I would have expected your mum to have settled in the home after a year and I can imagine how difficult your visits are.

Have you discussed your mum`s inability to settle with the care home staff? What have they done to help her? Is she stressed in this way all the time or just when you visit?

Sorry for so many questions. I just wondered if your mother is unhappy all the time or just when you visit.
Hello BelleB. Welcome to the forum.

I would have expected your mum to have settled in the home after a year and I can imagine how difficult your visits are.

Have you discussed your mum`s inability to settle with the care home staff? What have they done to help her? Is she stressed in this way all the time or just when you visit?

Sorry for so many questions. I just wondered if your mother is unhappy all the time or just when you visit.
My mother is usually unhappy, she was unhappy at home before care. She would not accept carers in her home or consider respite and unless in the same room as her OH would be sad/angry. I am not sure whether our visits make her happier or make her more unhappy, she always seems pleased to see me and says so.
 

canary

Registered User
Feb 25, 2014
25,048
0
South coast
unless in the same room as her OH would be sad/angry
It sounds like her husband was her "comfort blanket" and without him she is lost.
I agree with Louise, distraction is the best way to handle this - try going in with some form of treat - a cake or sweets for example - and producing it when she starts on her "loop". Wanting to "go home" is a state of mind rather than an actual physical place - she wants to go somewhere where she feels safe and leave the confusion of dementia behind. You may find that "home" is a childhood home. When she says she wants to go home, rather than trying to explain why she cant, just say - yes, of course, I'll organise it (even though you wont and she wont remember that you said it). This is what is known on here as a "love lie" which is said to pacify her in the moment because she cannot understand the truth and is becoming distressed. I also wouldnt stay too long so that the "loop" doesnt get reinforced.
 

BelleB

New member
Nov 29, 2017
4
0
Welcome to TP.



It's not really a good idea to keep answering the question repeatedly.When my Mum used to get stuck in a 'loop' a distraction of a cake or chocolate always used to do the trick. Denial that there is anything wrong with them, and wanting to go home, is also common in those with dementia.
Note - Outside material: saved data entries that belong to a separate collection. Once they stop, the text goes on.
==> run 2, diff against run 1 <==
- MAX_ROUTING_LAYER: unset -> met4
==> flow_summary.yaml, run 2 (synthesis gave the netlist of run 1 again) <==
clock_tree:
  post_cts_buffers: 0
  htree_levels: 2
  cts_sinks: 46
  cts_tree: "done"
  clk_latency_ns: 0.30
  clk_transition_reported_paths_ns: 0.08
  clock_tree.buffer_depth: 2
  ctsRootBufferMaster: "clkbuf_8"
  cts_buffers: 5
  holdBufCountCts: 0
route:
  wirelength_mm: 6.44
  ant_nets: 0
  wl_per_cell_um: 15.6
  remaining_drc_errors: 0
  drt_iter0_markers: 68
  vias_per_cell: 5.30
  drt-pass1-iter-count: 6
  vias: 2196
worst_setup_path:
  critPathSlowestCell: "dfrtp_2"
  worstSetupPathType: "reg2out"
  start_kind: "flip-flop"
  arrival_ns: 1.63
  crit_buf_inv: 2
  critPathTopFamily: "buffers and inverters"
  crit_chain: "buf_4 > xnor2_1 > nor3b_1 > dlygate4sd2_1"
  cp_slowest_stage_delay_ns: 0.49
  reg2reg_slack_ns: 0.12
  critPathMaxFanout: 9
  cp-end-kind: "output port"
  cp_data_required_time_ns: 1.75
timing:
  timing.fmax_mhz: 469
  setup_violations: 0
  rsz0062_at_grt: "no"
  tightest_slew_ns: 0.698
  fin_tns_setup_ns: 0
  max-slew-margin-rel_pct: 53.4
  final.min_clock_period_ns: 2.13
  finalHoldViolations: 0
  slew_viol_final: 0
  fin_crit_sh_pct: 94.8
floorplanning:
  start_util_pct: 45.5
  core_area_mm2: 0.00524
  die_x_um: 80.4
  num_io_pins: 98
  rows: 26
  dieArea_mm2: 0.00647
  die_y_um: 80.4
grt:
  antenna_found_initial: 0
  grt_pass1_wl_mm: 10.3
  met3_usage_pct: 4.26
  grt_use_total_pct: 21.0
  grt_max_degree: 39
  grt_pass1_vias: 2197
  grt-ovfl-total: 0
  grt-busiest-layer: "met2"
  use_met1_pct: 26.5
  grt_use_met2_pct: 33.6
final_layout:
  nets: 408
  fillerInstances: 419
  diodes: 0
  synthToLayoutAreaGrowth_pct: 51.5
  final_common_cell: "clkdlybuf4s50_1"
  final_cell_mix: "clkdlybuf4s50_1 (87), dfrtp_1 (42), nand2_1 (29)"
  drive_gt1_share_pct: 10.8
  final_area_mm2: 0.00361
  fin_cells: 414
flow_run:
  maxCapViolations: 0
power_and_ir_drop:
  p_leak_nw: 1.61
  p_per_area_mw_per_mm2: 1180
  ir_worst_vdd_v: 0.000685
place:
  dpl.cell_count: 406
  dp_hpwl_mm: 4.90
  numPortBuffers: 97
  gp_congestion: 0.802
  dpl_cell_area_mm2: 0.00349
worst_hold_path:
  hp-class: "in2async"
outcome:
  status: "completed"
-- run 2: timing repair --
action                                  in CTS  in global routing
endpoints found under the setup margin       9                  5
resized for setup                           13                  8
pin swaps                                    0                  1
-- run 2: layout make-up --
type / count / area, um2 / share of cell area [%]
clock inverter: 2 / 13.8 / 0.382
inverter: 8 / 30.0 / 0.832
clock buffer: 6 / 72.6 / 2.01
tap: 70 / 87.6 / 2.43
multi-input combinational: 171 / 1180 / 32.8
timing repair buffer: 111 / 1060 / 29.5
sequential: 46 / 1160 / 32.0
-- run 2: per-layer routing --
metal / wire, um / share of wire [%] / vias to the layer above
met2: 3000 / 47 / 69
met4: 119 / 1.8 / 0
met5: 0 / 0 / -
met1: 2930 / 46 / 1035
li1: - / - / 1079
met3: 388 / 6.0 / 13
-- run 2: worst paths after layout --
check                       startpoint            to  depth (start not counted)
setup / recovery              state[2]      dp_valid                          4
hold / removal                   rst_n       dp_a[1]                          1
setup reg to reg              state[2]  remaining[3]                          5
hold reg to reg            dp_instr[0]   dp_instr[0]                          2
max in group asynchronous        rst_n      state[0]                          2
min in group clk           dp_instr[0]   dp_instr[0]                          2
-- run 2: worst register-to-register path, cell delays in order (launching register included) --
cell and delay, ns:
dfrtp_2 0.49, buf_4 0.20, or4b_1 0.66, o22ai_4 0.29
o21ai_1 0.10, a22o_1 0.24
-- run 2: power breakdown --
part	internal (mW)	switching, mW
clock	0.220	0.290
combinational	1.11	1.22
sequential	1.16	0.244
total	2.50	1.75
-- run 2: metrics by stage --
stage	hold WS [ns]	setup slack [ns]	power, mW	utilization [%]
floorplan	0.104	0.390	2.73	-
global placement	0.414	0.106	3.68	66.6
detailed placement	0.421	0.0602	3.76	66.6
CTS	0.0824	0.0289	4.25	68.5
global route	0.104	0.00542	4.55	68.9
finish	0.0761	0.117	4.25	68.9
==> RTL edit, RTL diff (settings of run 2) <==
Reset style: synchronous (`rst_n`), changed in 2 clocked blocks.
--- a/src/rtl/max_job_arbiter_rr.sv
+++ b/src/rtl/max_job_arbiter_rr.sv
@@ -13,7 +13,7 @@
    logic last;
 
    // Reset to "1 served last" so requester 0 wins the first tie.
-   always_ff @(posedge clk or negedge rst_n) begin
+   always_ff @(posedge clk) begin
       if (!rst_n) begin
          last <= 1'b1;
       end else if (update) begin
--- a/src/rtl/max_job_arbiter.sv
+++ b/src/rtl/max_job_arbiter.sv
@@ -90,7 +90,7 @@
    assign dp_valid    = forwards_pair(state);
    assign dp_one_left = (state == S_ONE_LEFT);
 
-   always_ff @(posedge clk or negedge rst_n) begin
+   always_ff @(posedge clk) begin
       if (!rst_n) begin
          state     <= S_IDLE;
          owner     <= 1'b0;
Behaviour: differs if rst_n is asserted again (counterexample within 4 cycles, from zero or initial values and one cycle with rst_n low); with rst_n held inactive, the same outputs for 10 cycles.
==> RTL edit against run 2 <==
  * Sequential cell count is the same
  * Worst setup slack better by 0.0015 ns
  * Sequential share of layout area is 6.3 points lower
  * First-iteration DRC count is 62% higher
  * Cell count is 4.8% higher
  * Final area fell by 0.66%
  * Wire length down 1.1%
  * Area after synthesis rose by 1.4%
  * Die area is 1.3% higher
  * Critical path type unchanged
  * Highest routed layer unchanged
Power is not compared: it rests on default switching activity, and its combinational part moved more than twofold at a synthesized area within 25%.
However, a big welcome to the forum, be it that no one really wants to find themselves here.... I do hope that you find it a friendly and welcoming place.
If that is the case @BelleB and you can bear with it, it is as it is. If it becomes too much for you, perhaps you might consider reducing the frequency of your visits.
If that is the case @BelleB and you can bear with it, it is as it is. If it becomes too much for you, perhaps you might consider reducing the frequency of your visits.
I have been visiting twice a week, I live about an hours drive away and work too, my sister has been once a week, obviously her OH can't visit at all at the moment.